PAOLO PUPPA, Angeli ed acque, Corbo e Fiore, Venezia, 2003, pp. 188.

Può accadere che anche lo studioso più “accademico”, frequentando teatri e testi drammaturgici, finisca per lasciarsi fagocitare dal fascino del palcoscenico e che quindi, “dismettendo” i panni del critico, decida di diventare a sua volta scrittore di teatro. Una metamorfosi rara, e certo fuori dagli schemi consolidati. Può anche accadere che un drammaturgo, il quale divenga tale dopo un lungo tirocinio di studioso, riesca a mutare radicalmente il suo stile, creando una scrittura ancorata alla quotidianità e dalla forte connotazione evocativa e spettacolare.

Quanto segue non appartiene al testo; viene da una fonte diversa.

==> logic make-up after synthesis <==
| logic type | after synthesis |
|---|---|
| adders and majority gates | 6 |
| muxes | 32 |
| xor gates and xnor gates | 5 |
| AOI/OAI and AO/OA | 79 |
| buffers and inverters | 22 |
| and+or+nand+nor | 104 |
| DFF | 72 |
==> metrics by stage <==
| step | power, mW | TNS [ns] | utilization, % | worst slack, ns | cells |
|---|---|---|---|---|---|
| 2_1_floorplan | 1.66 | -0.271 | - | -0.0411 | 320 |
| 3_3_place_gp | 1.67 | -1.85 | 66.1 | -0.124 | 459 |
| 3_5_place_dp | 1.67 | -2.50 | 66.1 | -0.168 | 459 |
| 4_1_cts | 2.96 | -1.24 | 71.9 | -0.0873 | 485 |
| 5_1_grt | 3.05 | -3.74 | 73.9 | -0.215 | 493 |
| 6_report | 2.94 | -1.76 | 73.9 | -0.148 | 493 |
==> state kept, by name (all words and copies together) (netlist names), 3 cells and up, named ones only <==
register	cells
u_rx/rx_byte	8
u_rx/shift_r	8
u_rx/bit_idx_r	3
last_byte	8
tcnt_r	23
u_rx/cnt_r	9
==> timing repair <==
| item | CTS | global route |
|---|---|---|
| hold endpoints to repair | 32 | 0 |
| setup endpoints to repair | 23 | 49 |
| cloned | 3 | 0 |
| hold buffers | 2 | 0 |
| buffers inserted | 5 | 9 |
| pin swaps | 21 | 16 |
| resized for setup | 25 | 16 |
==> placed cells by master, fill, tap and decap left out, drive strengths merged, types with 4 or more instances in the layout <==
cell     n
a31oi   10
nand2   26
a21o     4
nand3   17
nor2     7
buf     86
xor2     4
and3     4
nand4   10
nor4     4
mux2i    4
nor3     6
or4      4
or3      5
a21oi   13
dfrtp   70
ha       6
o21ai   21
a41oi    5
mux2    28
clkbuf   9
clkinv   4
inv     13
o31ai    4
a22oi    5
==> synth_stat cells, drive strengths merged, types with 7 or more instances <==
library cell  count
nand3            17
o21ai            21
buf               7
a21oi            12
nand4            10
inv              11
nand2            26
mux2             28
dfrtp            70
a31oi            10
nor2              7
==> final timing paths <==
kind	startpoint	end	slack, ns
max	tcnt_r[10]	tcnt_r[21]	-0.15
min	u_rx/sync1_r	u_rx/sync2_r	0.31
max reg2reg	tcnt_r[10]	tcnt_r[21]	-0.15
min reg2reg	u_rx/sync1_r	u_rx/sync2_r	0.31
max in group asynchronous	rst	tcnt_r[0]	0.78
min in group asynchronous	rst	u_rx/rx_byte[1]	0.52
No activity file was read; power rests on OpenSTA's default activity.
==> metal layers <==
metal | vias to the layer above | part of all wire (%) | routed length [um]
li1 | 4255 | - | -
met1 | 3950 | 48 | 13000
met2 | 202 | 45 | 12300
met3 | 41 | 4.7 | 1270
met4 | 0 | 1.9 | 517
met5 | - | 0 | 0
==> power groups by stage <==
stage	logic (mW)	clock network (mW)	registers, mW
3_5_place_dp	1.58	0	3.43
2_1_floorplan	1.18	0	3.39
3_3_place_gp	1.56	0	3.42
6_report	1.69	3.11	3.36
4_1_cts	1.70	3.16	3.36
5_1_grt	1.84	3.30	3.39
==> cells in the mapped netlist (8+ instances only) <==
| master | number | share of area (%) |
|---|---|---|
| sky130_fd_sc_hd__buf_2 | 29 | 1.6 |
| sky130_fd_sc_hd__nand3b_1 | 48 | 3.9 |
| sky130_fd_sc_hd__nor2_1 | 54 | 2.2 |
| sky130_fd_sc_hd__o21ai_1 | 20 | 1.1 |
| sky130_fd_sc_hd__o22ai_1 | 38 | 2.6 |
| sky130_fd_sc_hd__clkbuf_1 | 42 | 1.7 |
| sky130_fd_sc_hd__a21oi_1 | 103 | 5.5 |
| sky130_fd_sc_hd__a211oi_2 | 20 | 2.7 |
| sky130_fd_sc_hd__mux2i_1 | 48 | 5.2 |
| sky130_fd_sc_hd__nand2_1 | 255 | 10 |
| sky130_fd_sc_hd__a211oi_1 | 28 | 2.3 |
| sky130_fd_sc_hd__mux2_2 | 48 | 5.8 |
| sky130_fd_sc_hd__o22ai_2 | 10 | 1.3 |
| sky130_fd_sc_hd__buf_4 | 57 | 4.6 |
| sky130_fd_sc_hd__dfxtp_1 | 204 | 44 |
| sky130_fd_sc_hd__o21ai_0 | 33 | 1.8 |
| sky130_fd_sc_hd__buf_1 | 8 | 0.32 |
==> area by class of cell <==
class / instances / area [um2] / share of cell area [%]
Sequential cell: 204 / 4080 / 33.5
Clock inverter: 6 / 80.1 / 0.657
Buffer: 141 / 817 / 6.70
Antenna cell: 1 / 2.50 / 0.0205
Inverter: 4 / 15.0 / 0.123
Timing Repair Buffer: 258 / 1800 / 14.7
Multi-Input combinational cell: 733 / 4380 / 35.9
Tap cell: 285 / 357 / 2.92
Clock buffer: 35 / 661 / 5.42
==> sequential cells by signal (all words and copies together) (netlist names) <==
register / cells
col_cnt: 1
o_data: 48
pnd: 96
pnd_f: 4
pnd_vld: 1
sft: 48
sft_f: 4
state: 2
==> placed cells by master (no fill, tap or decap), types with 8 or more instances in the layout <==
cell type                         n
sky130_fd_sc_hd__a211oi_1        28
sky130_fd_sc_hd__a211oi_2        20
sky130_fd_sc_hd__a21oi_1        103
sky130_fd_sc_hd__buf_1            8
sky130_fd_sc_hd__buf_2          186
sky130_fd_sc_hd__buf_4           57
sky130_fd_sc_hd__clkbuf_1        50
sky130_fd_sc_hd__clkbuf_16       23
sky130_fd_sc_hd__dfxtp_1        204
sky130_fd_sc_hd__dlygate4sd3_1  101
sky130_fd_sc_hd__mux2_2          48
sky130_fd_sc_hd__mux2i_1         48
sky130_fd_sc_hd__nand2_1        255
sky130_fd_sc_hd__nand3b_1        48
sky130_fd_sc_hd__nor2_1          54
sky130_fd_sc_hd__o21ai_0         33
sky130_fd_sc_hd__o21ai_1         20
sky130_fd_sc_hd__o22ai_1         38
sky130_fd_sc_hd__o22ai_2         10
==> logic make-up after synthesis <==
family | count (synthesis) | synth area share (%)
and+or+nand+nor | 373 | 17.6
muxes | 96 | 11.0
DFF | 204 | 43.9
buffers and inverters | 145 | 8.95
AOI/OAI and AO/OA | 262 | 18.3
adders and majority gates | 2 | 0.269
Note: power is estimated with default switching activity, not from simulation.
`src/rtl/fp_wb_arbiter.sv`:
```
// FP register-file writeback arbiter (FPU vs FP load) with a one-cycle
// registered write port and a per-register busy scoreboard for decode hazards.
module fp_wb_arbiter #(
  parameter bit RR_EN = 1'b1
) (
  input  logic        clk,
  input  logic        rst_n,
  input  logic        fpu_valid,
  input  logic [4:0]  fpu_rd,
  input  logic [31:0] fpu_data,
  output logic        fpu_ready,
  input  logic        ld_valid,
  input  logic [4:0]  ld_rd,
  input  logic [31:0] ld_data,
  output logic        ld_ready,
  input  logic        iss_valid,
  input  logic [4:0]  iss_rd,
  input  logic [4:0]  chk_rs1,
  input  logic [4:0]  chk_rs2,
  input  logic [4:0]  chk_rs3,
  input  logic [4:0]  chk_rd,
  output logic        hazard,
  output logic        F_WE,
  output logic [4:0]  F_rd,
  output logic [31:0] F_WD,
  output logic [31:0] busy
);
  localparam int NUM_REGS = 32;
  localparam int RW       = 5;
  localparam int DW       = 32;

  typedef struct packed {
    logic [RW-1:0] rd;
    logic [DW-1:0] data;
  } wb_req_t;

  wb_req_t             fpu_req, ld_req;
  wb_req_t             wb_d, wb_q;
  logic                gnt_fpu, gnt_ld, xfer;
  logic                f_we_d, f_we_q;
  logic                last_fpu_d, last_fpu_q;
  logic [NUM_REGS-1:0] busy_d, busy_q;

  assign fpu_req.rd   = fpu_rd;
  assign fpu_req.data = fpu_data;
  assign ld_req.rd    = ld_rd;
  assign ld_req.data  = ld_data;

  // Grants are gated by rst_n so no handshake can complete while in reset.
  always_comb begin
    gnt_fpu = 1'b0;
    gnt_ld  = 1'b0;
    if (rst_n) begin
      if (fpu_valid && ld_valid) begin
        if (RR_EN && last_fpu_q) gnt_ld  = 1'b1;
        else                     gnt_fpu = 1'b1;
      end else begin
        gnt_fpu = fpu_valid;
        gnt_ld  = ld_valid;
      end
    end
  end

  assign fpu_ready = gnt_fpu;
  assign ld_ready  = gnt_ld;
  assign xfer      = gnt_fpu | gnt_ld;

  always_comb begin
    f_we_d     = xfer;
    wb_d       = wb_q;
    last_fpu_d = last_fpu_q;
    if (gnt_fpu) begin
      wb_d       = fpu_req;
      last_fpu_d = 1'b1;
    end else if (gnt_ld) begin
      wb_d       = ld_req;
      last_fpu_d = 1'b0;
    end
  end

  // Clear on the edge that commits the write; a same-cycle issue wins.
  always_comb begin
    busy_d = busy_q;
    if (f_we_q)    busy_d[wb_q.rd] = 1'b0;
    if (iss_valid) busy_d[iss_rd]  = 1'b1;
  end

  always_ff @(posedge clk or negedge rst_n) begin
    if (!rst_n) begin
      f_we_q     <= 1'b0;
      wb_q       <= '0;
      last_fpu_q <= 1'b0;
      busy_q     <= '0;
    end else begin
      f_we_q     <= f_we_d;
      wb_q       <= wb_d;
      last_fpu_q <= last_fpu_d;
      busy_q     <= busy_d;
    end
  end

  assign hazard = busy_q[chk_rs1] | busy_q[chk_rs2] | busy_q[chk_rs3] | busy_q[chk_rd];

  assign F_WE = f_we_q;
  assign F_rd = wb_q.rd;
  assign F_WD = wb_q.data;
  assign busy = busy_q;
endmodule

```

Lasciandosi quindi alle spalle tutte, o quasi, le “scorie” dell’attività saggistica. E’ questo quello che si è verificato per Paolo Puppa, che ha vissuto inquietamente e per intero la pratica dello studioso di teatro alternandola, in continua simbiosi, con la frequentazione del palcoscenico, a ridosso di attori e uomini di spettacolo. Ed allora il salto non è poi tanto vertiginoso e sorprendente. D’altra parte, chi conosce le opere critiche di Paolo Puppa si è imbattuto in una scrittura brillante e fascinosa, dietro la quale si coglie la capacità affabulatoria e demiurgica che aspetta una piccola scintilla, scoccata la quale lo scrittore si mostra finalmente senza reticenza, rinunciando allo “scrivere sullo scrivere”, per creare una parola capace di prendere corpo e vita sul palcoscenico, oltre che sulla pagina. Una parola, possiamo aggiungere, in cui la fantasia, disciplinata dallo studio, vira bruscamente nella dimensione della quotidianità, colta nei suoi aspetti più perturbanti. Perché lo spettatore che osserva sulla scena le performances degli interpreti del teatro di Puppa inevitabilmente avvertono i contraccolpi di una drammaturgia dell’”ossessione”, che spesso mette a nudo le viscere di una umanità miserabile e ossessionata da ricorrenti manie al di sotto della vernice del benessere economico. Ricchi e colti, quasi tutti i personaggi di Puppa, ma meschini, disturbati, in conflitto con sé stessi e con le persone più vicine (familiari, amici, colleghi di lavoro). Perciò, personaggi che parlano e basta, e che anzi nella parola trovano, narcisisticamente, la loro ragion d’essere; antieroi che si raccontano senza veli, prodotti dalla realtà in cui prospera la borghesia “rampante” del Veneto. Laddove però, parafrasando Sciascia, nella drammaturgia di Puppa, il Veneto stesso diventa metafora di una condizione esistenziale universale.